*** THE RECORDS Section Begins ***

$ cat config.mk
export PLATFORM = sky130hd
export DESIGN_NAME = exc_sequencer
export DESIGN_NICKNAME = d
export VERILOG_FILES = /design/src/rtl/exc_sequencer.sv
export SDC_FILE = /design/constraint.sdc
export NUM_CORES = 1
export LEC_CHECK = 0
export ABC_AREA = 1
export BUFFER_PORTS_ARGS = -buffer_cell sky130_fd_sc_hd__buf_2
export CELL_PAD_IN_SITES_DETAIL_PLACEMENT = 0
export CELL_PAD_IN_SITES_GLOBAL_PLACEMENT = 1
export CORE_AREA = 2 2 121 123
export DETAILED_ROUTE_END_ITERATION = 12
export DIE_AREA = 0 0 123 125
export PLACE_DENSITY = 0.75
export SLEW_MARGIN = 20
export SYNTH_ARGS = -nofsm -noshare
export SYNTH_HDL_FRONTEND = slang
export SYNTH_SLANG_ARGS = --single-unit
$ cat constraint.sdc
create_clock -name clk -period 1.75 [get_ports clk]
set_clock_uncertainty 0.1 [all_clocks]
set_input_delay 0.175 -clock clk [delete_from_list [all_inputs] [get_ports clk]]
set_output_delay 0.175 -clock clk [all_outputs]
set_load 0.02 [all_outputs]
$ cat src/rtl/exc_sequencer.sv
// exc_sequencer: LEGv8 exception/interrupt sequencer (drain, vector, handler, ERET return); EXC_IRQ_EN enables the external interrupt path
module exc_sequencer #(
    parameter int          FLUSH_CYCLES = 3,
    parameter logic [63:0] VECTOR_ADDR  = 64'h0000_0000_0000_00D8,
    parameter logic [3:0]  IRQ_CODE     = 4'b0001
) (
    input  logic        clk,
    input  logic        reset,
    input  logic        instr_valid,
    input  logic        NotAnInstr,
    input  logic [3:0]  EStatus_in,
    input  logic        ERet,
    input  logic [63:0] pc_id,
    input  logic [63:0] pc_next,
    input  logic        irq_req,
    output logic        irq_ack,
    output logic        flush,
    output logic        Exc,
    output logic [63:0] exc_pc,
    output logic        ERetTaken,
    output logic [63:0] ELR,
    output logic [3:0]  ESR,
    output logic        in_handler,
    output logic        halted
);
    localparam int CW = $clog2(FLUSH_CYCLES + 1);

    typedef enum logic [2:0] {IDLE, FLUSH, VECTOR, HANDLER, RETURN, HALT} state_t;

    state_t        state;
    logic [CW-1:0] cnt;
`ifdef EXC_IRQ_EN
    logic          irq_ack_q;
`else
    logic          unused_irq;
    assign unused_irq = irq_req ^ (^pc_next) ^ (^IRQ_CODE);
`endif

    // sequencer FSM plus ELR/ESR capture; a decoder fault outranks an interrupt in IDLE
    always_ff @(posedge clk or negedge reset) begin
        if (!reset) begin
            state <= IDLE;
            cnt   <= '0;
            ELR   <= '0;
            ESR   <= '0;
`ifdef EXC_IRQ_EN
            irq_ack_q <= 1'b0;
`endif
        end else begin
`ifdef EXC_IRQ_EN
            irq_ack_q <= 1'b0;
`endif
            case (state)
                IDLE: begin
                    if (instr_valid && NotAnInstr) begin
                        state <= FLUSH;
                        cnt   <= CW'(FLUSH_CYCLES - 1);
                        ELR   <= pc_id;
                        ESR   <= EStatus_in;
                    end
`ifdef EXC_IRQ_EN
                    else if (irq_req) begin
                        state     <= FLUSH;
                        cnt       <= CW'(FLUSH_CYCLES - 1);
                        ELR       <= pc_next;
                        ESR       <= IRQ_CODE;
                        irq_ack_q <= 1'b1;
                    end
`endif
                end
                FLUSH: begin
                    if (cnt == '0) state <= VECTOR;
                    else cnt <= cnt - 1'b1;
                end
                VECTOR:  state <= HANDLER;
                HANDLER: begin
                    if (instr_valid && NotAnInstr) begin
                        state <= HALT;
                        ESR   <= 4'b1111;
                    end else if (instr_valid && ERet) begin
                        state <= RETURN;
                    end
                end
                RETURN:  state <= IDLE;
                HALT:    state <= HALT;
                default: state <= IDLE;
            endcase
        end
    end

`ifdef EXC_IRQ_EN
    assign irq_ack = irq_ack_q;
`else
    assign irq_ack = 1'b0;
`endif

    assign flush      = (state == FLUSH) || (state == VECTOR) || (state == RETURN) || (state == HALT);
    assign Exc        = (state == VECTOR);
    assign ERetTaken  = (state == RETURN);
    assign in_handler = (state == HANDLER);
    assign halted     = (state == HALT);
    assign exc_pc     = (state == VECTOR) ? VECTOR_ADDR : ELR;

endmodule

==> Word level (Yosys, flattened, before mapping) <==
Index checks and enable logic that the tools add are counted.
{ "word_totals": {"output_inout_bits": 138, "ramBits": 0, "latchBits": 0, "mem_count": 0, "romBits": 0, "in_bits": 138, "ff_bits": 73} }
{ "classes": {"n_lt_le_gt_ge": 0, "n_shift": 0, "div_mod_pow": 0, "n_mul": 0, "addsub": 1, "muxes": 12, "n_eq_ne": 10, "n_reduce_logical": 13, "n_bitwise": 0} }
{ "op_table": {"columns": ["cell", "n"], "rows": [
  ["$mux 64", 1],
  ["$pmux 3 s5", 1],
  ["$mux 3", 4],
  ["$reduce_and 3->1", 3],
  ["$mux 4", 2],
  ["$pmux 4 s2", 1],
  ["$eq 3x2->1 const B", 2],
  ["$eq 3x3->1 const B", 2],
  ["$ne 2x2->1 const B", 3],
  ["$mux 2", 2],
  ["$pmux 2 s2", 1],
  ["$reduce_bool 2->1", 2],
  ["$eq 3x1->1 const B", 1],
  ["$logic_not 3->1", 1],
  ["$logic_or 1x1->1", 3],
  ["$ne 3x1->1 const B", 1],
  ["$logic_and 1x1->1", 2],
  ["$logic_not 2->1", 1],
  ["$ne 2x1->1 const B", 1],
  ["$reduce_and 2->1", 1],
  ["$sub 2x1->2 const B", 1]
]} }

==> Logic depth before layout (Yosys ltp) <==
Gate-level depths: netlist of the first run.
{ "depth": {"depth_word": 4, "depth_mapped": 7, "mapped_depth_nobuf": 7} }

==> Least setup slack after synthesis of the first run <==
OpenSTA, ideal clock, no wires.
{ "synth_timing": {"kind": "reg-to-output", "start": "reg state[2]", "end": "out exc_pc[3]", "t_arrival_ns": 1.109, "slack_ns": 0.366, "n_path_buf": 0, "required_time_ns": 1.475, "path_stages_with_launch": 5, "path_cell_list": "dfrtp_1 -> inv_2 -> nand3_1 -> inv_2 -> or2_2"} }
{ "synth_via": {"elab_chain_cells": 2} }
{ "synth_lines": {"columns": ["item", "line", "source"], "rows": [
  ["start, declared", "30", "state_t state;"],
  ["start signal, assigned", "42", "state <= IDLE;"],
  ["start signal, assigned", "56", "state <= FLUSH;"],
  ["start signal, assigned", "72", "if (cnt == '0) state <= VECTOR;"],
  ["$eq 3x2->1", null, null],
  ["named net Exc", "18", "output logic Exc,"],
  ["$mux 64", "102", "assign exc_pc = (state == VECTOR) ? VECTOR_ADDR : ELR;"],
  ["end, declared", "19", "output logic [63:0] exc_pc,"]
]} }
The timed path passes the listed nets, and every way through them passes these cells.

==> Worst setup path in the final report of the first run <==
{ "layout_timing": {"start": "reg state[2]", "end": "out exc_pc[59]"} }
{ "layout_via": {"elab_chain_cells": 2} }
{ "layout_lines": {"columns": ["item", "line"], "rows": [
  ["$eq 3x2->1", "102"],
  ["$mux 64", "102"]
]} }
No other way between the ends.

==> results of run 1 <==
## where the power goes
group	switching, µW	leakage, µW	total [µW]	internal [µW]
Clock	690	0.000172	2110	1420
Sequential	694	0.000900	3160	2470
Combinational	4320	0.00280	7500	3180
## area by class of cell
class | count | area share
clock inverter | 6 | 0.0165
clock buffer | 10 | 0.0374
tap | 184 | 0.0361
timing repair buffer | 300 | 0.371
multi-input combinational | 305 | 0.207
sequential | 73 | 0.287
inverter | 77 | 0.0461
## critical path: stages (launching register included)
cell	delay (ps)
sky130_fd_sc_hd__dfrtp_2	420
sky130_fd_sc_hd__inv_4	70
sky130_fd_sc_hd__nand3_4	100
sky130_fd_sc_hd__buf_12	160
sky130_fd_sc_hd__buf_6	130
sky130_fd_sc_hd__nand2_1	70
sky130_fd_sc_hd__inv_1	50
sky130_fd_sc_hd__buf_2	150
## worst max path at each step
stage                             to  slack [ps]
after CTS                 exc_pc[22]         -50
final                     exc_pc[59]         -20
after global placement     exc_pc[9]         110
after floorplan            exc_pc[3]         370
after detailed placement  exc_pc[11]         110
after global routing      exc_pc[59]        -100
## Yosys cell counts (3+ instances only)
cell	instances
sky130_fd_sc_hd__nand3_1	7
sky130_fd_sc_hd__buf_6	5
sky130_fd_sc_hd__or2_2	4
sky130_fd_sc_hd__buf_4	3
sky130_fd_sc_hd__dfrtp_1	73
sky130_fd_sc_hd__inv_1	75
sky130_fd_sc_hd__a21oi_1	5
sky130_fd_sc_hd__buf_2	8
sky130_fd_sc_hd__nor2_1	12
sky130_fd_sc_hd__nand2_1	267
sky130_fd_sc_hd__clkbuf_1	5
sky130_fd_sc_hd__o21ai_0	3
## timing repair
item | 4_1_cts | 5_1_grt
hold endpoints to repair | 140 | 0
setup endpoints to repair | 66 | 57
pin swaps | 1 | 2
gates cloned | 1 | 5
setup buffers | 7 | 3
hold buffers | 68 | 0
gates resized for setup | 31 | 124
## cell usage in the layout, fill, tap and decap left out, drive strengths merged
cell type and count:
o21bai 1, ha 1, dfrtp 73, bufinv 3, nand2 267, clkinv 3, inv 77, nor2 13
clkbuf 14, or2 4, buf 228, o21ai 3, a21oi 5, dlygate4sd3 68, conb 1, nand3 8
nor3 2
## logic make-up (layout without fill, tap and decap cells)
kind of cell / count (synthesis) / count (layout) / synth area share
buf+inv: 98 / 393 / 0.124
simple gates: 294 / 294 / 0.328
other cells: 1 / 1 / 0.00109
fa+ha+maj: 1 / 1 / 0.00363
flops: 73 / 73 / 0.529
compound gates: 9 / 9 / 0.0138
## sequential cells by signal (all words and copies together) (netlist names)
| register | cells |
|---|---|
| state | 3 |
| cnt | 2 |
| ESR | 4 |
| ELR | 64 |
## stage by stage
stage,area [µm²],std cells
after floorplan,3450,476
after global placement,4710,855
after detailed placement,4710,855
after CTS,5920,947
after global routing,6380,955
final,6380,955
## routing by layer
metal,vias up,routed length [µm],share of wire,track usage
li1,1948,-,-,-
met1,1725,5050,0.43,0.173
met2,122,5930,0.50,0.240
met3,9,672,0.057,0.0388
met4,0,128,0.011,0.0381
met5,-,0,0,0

*** THE RECORDS Section Ends ***

TASK – Check each line of the records for the word "repair", and show the lines that contain it.

YOUR RESPONSE –
timing repair buffer | 300 | 0.371
## timing repair
hold endpoints to repair | 140 | 0
setup endpoints to repair | 66 | 57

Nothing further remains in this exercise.